Vítězslav Mooc

Personal information
- Date of birth: 4 January 1978 (age 47)
- Place of birth: Czechoslovakia
- Height: 1.83 m (6 ft 0 in)
- Position(s): Striker

Senior career*
- Years: Team / Apps / (Gls)
- 1994–1995: Vítkovice
- 1995–1996: TJ Slezan Frýdek-Místek
- 1996–1997: SK Rapid Muglinov
- 1997–1998: HK Přerov
- 1998: FK Kofola Krnov
- 1998–2002: Vítkovice / 74 / (10)
- 2002–2004: Hradec Králové / 27 / (0)
- 2004: RKS Radomsko / 11 / (3)
- 2005: KSZO Ostrowiec / 12 / (1)
- 2005: Podbeskidzie Bielsko-Biała / 0 / (0)
- 2006: Fotbal Fulnek
- 2007: Negeri Sembilan
- 2007–2008: Slavoj Trebišov
- 2008: Partick Thistle / 3 / (0)
- 2009: MFK Havířov
- 2009–2010: Fotbal Fulnek
- 2010: FK Jakartovice
- 2010–2011: Bospor Bohumín
- 2011–2015: FC Heřmanice
- 2015–2018: Frøya FK
- 2018–2019: SK Hrachovec

= Vítězslav Mooc =

Czech footballer

Vítězslav Mooc (born 4 January 1978) is a Czech former professional footballer who played as a striker.

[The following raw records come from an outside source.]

This is an optimization exercise on Yosys and OpenROAD, whose aim is small area and a short achievable clock period, not a production implementation. Only simulation tests tie the RTL to the original design; equivalence was not proved. Power and IR drop assume default switching activity.

run a:
// fetch
module fetch
#(
  parameter int          IMEM_DEPTH = fetch_pkg::IMEM_DEPTH_DEFAULT,
  parameter logic [31:0] PC_RESET   = 32'h0
) (
  input  logic        clk,
  input  logic        rst,
  input  logic        stall,
  input  logic        ex_mem_pc_src,
  input  logic [31:0] ex_mem_npc,
  input  logic        imem_we,
  input  logic [31:0] imem_waddr,
  input  logic [31:0] imem_wdata,
  output logic [31:0] if_id_instr,
  output logic [31:0] if_id_npc,
  output logic [31:0] pc
);
  fetch_pkg::word_t imem_rdata;
  fetch_pkg::word_t pc_plus1;
  assign pc_plus1 = pc + 32'd1;
  instr_mem #(
    .DEPTH (IMEM_DEPTH)
  ) u_instr_mem (
    .clk   (clk),
    .we    (imem_we),
    .waddr (imem_waddr),
    .wdata (imem_wdata),
    .raddr (pc),
    .rdata (imem_rdata)
  );
  always_ff @(posedge clk or negedge rst) begin
    if (!rst) begin
      pc          <= PC_RESET;
      if_id_instr <= fetch_pkg::NOP;
      if_id_npc   <= 32'h0;
    end else if (ex_mem_pc_src) begin
      pc          <= ex_mem_npc;
      if_id_instr <= fetch_pkg::NOP;
      if_id_npc   <= 32'h0;
    end else if (!stall) begin
      pc          <= pc_plus1;
      if_id_instr <= imem_rdata;
      if_id_npc   <= pc_plus1;
    end
  end
endmodule
Size: ~7400 cells after synthesis, ~4200 flip-flops, roughly 160000 µm² of cells after synthesis.
clock: 4.2 ns
lec_check: 0
cap_margin: 20
core_margin: 2
core_utilization: 30
cts_buf_list: sky130_fd_sc_hd__clkbuf_16
cts_cluster_diameter: 100
cts_cluster_size: 30
place_density: 0.75
setup_slack_margin: 1.5
slew_margin: 20
run.sh (not shown) runs the stock make flow with config.mk's settings and CLKGATE_MAP_FILE= SYNTH_SCRIPT=/design/flow/synth_recipe.tcl, a recipe that flattens the netlist after the stock synthesis.
## Diff of input files: run b against run a
- a deleted PLACE_DENSITY that had been 0.75
- a change of CORE_UTILIZATION from 30 to 40
--- outcome ---
Number of cells on the critical path (run b over run a): increase, 4. Diff run a -> run b | largest voltage drop on the vdd net | decrease of 0.000012 V. Fraction of the core area covered by cells at the end of the flow ended up 11 points higher on run b than on run a.


Starting RTL as in the previous note.
==> flow/config.mk <==
export PLATFORM = sky130hd
export DESIGN_NAME = fetch
export DESIGN_NICKNAME = fetch
export VERILOG_FILES = /design/flow/design.v
export SDC_FILE = /design/flow/constraint.sdc
export NUM_CORES = 4
export LEC_CHECK = 0
export CAP_MARGIN = 20
export CORE_MARGIN = 2
export CORE_UTILIZATION = 33
export CTS_BUF_LIST = sky130_fd_sc_hd__clkbuf_16
export CTS_CLUSTER_DIAMETER = 100
export CTS_CLUSTER_SIZE = 25
export SETUP_SLACK_MARGIN = 1.5
export SLEW_MARGIN = 20
==> flow/constraint.sdc <==
create_clock -name core_clock -period 4.2 [get_ports {clk}]
set_input_delay 0.8400 -clock core_clock [delete_from_list [all_inputs] [get_ports {clk}]]
set_output_delay 0.8400 -clock core_clock [all_outputs]
set_load 0.01 [all_outputs]
The starting point finished clean.
Rerun with:
- CORE_UTILIZATION: 33 -> 30
- CTS_BUF_LIST: sky130_fd_sc_hd__clkbuf_16 -> unset
- CTS_CLUSTER_DIAMETER: 100 -> unset
- CTS_CLUSTER_SIZE: 25 -> unset
- SETUP_SLACK_MARGIN: 1.5 -> unset
Effect: The new run finished with timing, DRC and antenna clean. Wire length is lower slightly. Final area is higher slightly. First-iteration DRC count rises slightly. Sequential power stays flat. Utilization is lower by 3.0 points. Via count goes up slightly.
Rerun with:
- CTS_BUF_LIST: unset -> sky130_fd_sc_hd__clkbuf_16
- CTS_CLUSTER_DIAMETER: unset -> 100
- CTS_CLUSTER_SIZE: unset -> 30
- SETUP_SLACK_MARGIN: unset -> 1.5
Synthesized cell count stays the same.
Cell area fell by 1.9%.
Count of clock-buffer cells in the layout falls by 366.
Non-clock buffer count rises by 190.
Die area is unchanged.
Clock power came out lower by 47%.
Total power decreases by 18%.
Setup slack gains 710 ps.
Sequential share of layout area increases by 1.3 points.

==> afterwards: timing with drivers on the ports <==
The flow's constraints put no driver on any port. The routed layouts listed below were extracted and timed again, unchanged, in two steps.
Step 1 assumes that a clkbuf_16 drives the clock port and a buf_2 every other input.
Step 2 moves the port delays by t, midway between the first and last clock arrival at a register: inputs arrive t later, outputs are due t later. That takes back most of the time a late clock gives input paths.
a / b / c = ideal ports / drivers / drivers and shift; a / b = the first two.
run	shift t [ns]	setup slack, ns	hold slack, ns	clock arrival spread, ns	worst register clock-pin slew, ns
run a	1.020	1.041 / 1.041 / 0.364	0.346 / 0.272 / 0.485	0.158 / 0.157	0.12 / 0.12
run b	1.016	0.868 / 0.868 / 0.440	0.218 / 0.133 / 0.499	0.110 / 0.109	0.12 / 0.12
the first run of note 2	1.054	0.875 / 0.875 / 0.342	0.145 / 0.064 / 0.494	0.064 / 0.065	0.11 / 0.11
the second run of note 2	1.083	0.192 / 0.071 / 0.166	0.290 / 0.194 / 0.495	0.067 / 0.067	0.07 / 0.07
the third run of note 2	1.027	0.898 / 0.898 / 0.511	0.205 / 0.130 / 0.501	0.086 / 0.086	0.12 / 0.12
After both steps setup and hold are still met in every run listed. For run a, which loses most, drivers alone change the setup slack by 0.000 ns; drivers and shift together by -0.677 ns.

He played for Hradec Králové in the Czech First League as well as in the second tier of Polish football. The striker was given a six-month deal by Partick Thistle manager Ian McCall following a 3-week trial. Before joining Thistle, he played for Slavoj Trebišov. His playing career saw him play in Poland, the Czech Republic, Malaysia and then Scotland. He was released by Thistle in May 2008.